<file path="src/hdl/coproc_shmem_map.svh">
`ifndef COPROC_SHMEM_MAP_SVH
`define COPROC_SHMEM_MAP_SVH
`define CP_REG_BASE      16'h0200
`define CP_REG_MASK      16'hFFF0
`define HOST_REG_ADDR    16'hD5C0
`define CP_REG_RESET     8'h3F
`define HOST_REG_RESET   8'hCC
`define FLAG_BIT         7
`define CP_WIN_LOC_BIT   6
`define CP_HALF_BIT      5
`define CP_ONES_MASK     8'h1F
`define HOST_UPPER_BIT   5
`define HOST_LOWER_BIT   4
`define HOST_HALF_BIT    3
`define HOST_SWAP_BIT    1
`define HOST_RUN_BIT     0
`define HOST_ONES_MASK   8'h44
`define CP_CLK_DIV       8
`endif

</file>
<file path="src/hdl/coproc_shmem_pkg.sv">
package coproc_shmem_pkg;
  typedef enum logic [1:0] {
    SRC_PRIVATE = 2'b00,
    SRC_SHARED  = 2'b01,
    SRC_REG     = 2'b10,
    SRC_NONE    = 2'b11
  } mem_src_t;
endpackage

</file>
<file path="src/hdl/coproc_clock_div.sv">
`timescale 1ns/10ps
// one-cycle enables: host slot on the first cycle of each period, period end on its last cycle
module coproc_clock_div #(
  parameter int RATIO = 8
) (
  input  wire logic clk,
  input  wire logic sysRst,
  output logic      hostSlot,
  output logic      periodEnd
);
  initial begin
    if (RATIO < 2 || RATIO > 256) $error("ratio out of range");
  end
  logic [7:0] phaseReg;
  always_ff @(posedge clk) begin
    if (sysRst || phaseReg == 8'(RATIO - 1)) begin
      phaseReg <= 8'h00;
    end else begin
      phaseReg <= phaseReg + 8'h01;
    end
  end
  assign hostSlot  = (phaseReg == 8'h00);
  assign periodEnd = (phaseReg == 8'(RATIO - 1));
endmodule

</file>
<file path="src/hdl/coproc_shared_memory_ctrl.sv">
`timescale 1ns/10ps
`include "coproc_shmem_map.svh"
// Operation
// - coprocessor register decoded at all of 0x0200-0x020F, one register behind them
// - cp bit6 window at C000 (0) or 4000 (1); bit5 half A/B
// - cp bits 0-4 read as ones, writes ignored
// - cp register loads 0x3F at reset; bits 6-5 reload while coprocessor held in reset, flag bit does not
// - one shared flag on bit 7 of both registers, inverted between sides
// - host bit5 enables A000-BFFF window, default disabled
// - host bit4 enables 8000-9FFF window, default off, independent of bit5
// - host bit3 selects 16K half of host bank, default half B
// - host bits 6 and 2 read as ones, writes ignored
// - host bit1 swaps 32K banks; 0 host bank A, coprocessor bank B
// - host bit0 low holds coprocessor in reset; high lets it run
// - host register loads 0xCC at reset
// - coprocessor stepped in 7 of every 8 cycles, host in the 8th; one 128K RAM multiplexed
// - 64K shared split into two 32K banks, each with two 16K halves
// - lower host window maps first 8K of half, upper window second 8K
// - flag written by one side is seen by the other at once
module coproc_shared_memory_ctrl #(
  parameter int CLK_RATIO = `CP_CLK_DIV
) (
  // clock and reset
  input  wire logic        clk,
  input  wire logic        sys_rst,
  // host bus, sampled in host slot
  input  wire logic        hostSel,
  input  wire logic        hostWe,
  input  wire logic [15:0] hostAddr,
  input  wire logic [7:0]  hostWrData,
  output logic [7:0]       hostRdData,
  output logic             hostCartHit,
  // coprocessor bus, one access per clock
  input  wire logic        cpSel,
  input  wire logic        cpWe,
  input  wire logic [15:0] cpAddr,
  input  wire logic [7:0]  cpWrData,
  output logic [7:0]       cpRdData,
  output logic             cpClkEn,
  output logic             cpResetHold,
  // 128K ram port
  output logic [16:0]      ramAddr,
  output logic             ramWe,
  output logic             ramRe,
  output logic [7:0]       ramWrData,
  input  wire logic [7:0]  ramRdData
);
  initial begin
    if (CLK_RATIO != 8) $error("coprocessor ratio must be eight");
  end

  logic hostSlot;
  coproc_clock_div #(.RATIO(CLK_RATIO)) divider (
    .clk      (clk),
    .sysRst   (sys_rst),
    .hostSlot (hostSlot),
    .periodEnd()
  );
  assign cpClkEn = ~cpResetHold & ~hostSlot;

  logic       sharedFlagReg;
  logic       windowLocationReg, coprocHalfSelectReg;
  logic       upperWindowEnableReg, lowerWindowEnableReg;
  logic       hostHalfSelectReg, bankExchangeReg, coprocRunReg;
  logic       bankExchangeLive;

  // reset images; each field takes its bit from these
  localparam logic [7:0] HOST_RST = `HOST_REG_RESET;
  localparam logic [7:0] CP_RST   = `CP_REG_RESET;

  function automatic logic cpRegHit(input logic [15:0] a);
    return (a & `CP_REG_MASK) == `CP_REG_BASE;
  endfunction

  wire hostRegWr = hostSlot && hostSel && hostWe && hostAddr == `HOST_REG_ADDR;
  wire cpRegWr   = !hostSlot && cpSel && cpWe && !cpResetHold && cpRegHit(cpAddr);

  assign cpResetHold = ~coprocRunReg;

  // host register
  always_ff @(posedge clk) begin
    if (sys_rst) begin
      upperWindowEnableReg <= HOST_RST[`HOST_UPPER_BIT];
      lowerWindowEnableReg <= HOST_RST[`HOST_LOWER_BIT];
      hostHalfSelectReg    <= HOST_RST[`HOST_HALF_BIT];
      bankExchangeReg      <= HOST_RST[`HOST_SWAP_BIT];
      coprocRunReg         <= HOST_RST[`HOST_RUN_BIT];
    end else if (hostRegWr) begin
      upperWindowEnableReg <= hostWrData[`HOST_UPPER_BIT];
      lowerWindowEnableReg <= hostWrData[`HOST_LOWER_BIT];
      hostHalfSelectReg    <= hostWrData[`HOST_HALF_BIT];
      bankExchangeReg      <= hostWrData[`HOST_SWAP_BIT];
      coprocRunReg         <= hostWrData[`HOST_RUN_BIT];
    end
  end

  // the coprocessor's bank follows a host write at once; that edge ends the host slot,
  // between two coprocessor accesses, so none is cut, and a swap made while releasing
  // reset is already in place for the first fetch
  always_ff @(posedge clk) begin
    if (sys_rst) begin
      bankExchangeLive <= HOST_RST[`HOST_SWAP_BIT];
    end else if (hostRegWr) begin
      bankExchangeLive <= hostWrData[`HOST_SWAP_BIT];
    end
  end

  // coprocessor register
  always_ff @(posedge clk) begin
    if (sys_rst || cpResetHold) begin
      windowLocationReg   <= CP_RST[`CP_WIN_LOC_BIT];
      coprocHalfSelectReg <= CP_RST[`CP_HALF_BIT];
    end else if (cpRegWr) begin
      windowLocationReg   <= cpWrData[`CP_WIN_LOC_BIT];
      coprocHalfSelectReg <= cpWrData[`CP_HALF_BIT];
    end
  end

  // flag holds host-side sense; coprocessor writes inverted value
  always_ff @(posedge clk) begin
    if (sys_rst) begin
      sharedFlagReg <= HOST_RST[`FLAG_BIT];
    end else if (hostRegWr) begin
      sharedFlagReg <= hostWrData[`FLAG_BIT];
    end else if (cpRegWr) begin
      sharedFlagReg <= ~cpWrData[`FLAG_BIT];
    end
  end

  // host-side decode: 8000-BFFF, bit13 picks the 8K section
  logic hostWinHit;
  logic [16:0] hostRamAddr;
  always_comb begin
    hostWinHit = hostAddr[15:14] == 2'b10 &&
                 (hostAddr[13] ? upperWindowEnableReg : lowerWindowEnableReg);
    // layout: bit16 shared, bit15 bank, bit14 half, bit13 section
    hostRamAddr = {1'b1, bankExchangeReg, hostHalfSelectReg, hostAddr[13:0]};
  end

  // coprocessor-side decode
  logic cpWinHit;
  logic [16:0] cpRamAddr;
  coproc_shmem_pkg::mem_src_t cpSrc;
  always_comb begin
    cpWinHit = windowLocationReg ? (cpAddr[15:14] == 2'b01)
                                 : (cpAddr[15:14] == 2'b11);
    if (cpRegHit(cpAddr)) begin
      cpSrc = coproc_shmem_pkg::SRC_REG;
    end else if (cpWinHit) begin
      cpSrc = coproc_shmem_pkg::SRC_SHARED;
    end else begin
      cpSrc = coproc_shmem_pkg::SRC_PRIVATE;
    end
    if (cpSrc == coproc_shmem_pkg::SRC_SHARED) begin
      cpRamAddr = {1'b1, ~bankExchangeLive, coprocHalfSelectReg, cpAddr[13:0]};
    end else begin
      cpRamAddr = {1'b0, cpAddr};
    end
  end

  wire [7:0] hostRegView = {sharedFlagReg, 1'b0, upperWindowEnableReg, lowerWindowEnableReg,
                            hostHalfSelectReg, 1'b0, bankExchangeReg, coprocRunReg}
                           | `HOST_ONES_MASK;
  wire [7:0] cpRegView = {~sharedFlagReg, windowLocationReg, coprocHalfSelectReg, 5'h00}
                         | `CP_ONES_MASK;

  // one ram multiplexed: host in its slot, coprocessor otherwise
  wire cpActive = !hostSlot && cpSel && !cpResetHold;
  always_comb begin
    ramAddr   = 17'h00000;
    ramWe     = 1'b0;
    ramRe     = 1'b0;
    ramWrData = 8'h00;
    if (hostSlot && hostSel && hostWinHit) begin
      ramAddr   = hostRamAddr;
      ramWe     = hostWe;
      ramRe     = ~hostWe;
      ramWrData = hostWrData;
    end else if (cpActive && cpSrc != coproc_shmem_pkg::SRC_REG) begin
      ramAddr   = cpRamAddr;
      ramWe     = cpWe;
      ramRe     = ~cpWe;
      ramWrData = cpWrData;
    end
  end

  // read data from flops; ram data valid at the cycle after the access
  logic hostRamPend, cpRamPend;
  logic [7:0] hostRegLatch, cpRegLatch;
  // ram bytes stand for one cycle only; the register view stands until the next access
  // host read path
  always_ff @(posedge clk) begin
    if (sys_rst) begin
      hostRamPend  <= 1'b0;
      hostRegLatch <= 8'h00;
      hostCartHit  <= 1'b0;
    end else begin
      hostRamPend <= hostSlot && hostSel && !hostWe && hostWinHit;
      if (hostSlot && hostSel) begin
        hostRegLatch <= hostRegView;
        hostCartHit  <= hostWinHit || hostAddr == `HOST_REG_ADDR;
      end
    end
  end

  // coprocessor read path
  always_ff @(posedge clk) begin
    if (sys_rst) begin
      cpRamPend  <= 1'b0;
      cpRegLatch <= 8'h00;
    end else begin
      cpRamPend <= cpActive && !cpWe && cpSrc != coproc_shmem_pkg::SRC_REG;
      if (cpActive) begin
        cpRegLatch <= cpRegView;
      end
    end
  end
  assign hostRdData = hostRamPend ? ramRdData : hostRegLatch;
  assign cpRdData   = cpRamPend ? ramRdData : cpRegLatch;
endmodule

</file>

- - - - - - -

WORK INSTRUCTIONS:
Wherever the string "path" appears in the entries, copy that line.

SOLUTION FOR THIS TASK:
<file path="src/hdl/coproc_shmem_map.svh">
<file path="src/hdl/coproc_shmem_pkg.sv">
<file path="src/hdl/coproc_clock_div.sv">
<file path="src/hdl/coproc_shared_memory_ctrl.sv">
  // host read path
  // coprocessor read path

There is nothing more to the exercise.